LISTED ENTRIES:
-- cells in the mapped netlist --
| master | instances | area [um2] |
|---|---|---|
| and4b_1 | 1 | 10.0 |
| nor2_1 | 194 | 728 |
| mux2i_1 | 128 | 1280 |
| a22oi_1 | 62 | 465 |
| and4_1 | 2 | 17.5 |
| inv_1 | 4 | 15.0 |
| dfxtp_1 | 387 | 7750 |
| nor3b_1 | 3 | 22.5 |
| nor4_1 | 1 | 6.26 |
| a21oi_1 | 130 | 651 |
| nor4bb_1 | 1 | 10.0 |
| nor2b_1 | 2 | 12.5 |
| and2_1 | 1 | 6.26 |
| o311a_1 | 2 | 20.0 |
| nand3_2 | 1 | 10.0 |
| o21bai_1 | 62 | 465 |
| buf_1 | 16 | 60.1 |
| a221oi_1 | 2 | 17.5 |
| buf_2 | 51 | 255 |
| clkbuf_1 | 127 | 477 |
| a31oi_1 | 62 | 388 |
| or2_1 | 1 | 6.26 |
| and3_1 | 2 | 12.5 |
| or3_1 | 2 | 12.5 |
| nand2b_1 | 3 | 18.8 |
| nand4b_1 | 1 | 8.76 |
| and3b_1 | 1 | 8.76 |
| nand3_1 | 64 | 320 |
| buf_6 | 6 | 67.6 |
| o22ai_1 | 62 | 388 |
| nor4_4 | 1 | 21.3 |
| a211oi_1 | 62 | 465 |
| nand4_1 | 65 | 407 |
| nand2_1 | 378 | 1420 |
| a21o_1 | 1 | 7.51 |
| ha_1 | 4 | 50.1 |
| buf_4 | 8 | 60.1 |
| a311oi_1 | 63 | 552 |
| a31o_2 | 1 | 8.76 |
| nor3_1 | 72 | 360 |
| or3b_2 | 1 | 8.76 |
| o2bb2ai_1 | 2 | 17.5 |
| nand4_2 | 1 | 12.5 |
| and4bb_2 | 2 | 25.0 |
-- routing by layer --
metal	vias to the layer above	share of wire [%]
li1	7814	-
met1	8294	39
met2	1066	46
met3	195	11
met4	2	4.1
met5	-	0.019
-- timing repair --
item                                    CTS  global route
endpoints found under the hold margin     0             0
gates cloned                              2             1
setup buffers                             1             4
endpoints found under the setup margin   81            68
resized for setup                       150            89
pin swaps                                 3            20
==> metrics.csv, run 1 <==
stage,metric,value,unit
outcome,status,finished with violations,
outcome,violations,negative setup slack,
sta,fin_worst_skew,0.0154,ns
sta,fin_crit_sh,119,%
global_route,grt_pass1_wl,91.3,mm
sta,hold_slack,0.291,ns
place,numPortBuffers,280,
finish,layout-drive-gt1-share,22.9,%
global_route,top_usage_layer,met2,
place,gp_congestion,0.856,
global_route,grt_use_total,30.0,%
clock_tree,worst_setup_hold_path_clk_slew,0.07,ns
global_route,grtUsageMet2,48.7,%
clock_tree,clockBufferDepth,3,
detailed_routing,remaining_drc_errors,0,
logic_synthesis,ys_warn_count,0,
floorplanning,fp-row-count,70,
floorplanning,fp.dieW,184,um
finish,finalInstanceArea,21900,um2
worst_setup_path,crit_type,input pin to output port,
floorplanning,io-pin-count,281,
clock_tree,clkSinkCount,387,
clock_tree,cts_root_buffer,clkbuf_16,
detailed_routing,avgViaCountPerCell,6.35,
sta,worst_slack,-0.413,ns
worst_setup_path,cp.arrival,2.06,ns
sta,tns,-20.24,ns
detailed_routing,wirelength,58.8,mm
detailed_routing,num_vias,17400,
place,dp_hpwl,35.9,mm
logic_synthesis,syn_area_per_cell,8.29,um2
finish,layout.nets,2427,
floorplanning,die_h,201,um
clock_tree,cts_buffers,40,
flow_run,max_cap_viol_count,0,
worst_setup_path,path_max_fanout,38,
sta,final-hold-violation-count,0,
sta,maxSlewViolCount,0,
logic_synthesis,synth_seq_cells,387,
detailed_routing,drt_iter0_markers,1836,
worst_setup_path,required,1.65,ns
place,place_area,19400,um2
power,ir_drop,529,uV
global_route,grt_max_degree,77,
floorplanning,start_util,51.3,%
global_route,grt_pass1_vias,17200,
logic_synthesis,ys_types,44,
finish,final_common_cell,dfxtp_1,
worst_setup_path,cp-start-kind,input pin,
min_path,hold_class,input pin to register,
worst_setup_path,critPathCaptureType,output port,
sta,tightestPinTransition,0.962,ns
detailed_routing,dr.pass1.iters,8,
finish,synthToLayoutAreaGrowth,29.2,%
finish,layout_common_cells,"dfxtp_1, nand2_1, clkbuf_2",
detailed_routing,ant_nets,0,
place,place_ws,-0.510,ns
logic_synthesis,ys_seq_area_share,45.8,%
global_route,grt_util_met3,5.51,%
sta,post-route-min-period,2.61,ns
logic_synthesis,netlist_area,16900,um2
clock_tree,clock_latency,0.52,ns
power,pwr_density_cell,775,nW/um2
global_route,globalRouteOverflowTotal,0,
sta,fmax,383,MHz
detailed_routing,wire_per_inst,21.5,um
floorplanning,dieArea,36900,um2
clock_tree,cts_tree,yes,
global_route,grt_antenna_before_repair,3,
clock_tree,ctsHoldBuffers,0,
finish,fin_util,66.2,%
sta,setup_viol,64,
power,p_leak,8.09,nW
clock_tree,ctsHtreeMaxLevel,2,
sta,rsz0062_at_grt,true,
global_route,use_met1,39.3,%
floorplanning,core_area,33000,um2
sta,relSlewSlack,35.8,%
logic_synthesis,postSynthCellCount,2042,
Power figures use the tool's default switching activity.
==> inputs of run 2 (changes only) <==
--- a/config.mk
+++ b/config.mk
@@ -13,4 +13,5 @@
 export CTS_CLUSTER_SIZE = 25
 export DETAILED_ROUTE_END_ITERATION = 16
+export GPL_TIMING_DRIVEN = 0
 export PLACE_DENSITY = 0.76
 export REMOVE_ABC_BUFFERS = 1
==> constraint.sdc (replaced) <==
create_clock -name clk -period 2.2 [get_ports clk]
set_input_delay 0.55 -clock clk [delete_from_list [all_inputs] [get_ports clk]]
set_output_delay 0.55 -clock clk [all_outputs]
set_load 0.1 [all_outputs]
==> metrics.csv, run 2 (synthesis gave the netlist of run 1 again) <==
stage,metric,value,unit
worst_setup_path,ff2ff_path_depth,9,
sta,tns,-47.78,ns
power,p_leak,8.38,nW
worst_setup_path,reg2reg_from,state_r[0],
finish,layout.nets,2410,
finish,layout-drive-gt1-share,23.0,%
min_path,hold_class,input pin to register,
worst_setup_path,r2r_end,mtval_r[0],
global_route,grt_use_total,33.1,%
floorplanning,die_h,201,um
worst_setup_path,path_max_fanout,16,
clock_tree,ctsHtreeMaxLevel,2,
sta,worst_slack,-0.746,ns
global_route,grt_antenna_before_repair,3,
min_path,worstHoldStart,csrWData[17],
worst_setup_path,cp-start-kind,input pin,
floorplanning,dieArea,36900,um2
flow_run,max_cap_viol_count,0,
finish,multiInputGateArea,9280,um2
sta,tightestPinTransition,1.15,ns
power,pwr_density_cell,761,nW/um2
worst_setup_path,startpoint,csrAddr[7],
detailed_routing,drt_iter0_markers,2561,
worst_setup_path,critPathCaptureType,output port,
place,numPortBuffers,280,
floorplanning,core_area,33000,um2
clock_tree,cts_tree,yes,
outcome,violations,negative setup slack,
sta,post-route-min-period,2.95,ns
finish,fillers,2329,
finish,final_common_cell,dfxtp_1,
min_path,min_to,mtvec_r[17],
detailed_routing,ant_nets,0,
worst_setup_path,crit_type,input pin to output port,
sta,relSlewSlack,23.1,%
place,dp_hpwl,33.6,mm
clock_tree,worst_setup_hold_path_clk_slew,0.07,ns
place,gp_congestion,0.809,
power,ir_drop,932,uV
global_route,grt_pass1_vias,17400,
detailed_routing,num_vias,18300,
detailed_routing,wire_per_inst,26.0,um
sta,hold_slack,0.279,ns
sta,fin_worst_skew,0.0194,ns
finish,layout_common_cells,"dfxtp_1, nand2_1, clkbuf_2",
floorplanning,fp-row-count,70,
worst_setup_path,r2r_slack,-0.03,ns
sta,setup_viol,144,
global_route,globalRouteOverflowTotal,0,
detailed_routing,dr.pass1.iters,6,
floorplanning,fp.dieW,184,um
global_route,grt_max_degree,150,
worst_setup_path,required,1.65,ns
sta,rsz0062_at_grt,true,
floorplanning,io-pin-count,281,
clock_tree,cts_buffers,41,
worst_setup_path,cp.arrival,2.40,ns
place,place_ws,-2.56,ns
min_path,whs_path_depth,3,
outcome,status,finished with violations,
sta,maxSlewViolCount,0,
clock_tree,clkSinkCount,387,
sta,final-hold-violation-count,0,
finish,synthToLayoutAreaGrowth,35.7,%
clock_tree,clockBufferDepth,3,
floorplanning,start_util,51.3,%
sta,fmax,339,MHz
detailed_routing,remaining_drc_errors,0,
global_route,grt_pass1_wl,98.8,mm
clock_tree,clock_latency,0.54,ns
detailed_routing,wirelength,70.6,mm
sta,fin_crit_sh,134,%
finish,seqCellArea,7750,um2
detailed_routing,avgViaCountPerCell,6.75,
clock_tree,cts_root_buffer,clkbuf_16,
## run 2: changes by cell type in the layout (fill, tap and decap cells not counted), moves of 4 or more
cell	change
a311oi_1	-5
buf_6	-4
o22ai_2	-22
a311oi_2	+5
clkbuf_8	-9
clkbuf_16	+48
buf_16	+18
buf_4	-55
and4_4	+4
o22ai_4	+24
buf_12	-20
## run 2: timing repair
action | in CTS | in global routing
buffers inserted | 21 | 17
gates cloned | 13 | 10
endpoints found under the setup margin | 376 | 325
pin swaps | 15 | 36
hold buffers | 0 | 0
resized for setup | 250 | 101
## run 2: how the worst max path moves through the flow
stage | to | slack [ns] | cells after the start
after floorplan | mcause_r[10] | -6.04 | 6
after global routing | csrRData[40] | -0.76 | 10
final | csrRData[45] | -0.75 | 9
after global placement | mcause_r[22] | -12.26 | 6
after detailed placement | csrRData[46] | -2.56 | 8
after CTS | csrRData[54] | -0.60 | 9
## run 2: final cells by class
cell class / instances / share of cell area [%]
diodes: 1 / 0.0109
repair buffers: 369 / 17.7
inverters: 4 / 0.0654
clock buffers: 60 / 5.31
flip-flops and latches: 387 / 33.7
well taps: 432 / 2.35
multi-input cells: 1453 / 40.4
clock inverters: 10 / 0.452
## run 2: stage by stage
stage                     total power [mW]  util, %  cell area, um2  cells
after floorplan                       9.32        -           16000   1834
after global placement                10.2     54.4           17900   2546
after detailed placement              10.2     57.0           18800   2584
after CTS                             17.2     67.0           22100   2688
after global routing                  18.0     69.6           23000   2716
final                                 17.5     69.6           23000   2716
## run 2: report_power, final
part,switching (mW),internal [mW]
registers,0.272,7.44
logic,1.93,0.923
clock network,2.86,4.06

EXERCISE DESCRIPTION:
The answer must be every line of the records above that holds the word "after".

SOLUTION TO THIS EXERCISE:
stage | to | slack [ns] | cells after the start
after floorplan | mcause_r[10] | -6.04 | 6
after global routing | csrRData[40] | -0.76 | 10
after global placement | mcause_r[22] | -12.26 | 6
after detailed placement | csrRData[46] | -2.56 | 8
after CTS | csrRData[54] | -0.60 | 9
after floorplan                       9.32        -           16000   1834
after global placement                10.2     54.4           17900   2546
after detailed placement              10.2     57.0           18800   2584
after CTS                             17.2     67.0           22100   2688
after global routing                  18.0     69.6           23000   2716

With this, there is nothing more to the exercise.